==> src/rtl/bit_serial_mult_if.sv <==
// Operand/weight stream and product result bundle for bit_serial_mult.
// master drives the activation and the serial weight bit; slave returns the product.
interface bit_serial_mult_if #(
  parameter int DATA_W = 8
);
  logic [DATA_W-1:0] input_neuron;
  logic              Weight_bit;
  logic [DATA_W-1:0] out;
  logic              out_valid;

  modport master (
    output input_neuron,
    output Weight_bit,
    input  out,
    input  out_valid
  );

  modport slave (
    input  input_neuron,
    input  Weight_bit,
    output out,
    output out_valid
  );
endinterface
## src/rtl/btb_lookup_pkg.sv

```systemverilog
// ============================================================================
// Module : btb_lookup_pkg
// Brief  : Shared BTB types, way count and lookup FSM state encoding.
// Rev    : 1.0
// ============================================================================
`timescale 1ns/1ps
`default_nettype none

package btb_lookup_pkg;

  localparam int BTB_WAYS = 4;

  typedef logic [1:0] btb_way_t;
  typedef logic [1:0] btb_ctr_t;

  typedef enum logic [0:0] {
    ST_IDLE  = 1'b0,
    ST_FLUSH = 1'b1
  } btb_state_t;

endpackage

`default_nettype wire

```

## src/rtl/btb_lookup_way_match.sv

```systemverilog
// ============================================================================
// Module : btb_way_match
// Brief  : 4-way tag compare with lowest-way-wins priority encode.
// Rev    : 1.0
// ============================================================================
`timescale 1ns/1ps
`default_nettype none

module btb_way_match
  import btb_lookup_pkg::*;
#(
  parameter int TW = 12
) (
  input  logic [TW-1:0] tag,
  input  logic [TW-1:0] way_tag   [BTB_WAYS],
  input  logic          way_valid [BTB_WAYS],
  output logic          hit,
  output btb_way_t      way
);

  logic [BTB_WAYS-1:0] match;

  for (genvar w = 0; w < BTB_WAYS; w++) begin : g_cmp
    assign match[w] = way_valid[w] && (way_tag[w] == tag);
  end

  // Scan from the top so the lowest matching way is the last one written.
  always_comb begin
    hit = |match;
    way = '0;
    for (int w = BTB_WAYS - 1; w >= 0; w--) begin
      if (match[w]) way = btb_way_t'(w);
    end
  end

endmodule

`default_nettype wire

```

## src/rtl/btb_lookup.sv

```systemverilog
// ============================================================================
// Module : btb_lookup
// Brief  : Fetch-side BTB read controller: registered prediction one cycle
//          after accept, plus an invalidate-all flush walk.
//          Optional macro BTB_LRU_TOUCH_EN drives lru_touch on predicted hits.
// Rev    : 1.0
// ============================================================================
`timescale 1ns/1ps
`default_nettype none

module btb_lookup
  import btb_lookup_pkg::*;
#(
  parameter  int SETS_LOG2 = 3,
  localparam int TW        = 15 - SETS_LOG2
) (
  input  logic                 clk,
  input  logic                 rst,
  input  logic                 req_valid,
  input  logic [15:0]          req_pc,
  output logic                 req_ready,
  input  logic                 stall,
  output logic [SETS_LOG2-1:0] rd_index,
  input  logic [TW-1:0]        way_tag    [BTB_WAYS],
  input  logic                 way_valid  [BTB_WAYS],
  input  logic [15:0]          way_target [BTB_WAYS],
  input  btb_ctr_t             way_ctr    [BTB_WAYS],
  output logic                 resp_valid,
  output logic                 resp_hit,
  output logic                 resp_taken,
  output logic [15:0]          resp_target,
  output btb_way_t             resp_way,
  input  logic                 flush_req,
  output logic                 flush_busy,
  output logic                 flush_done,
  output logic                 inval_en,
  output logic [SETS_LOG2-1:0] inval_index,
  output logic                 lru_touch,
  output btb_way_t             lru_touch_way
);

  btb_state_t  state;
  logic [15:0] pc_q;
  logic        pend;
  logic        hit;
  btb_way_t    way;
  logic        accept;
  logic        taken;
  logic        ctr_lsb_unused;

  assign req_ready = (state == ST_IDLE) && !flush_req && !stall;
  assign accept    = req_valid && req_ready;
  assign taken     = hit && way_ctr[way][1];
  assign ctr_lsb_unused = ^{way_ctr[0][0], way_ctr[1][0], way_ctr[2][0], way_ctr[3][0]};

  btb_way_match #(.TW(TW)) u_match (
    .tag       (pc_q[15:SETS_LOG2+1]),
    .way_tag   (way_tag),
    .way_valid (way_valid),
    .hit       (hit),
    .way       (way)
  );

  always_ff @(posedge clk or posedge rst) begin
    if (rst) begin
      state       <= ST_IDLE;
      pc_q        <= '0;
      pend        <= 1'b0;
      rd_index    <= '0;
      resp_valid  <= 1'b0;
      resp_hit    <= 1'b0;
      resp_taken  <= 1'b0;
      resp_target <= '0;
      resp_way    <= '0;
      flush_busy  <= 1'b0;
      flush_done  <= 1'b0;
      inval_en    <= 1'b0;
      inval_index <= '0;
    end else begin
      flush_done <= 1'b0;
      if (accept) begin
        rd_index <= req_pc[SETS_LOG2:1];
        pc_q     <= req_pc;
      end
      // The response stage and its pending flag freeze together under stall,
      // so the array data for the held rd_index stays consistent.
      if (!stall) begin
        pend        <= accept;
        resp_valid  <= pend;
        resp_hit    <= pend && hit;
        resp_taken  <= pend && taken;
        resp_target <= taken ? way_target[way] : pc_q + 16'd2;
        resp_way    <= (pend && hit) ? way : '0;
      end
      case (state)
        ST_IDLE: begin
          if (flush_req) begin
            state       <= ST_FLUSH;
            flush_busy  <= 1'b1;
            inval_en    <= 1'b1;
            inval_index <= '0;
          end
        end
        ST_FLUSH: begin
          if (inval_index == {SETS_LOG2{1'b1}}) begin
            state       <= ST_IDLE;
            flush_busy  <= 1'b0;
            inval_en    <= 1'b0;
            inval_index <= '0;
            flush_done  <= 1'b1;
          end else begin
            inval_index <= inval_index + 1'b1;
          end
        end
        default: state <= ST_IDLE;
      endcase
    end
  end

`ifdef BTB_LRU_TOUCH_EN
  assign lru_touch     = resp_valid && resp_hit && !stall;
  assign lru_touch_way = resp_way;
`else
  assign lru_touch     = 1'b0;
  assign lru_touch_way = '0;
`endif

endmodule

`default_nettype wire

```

--

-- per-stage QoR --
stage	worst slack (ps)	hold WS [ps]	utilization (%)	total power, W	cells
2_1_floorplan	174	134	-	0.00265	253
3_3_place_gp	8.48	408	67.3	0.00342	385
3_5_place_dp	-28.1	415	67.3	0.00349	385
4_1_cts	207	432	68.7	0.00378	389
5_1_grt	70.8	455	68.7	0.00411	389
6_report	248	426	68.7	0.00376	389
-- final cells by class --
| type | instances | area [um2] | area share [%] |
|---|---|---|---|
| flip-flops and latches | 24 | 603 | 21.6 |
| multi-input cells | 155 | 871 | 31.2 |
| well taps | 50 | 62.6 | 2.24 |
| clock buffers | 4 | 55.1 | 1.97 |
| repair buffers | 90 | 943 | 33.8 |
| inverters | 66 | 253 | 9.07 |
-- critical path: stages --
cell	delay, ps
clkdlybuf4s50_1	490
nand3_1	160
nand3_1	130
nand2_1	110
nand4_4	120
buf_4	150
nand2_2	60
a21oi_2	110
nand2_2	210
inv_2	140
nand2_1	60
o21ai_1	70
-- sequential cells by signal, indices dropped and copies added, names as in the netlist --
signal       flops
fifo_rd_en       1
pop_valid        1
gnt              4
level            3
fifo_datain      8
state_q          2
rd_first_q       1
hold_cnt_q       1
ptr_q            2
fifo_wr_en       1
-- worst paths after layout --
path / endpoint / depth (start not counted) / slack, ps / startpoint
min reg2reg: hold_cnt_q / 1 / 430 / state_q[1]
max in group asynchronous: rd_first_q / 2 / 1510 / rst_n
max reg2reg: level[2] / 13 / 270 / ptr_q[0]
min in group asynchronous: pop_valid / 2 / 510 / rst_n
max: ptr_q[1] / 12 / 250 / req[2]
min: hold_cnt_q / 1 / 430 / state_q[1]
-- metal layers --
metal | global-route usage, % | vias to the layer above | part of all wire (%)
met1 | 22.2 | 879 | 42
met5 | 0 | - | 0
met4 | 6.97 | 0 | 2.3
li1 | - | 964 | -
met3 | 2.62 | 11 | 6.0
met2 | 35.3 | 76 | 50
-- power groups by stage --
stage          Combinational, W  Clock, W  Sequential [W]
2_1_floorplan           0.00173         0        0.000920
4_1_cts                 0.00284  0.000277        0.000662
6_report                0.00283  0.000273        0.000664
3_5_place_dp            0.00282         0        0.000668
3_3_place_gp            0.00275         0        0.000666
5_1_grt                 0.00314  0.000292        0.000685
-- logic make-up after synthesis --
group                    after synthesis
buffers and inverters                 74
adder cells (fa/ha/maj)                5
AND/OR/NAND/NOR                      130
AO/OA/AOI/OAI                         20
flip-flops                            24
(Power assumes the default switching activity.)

Task item |
Return each line of the listing that holds the string "slack".

Task answer |
stage	worst slack (ps)	hold WS [ps]	utilization (%)	total power, W	cells
path / endpoint / depth (start not counted) / slack, ps / startpoint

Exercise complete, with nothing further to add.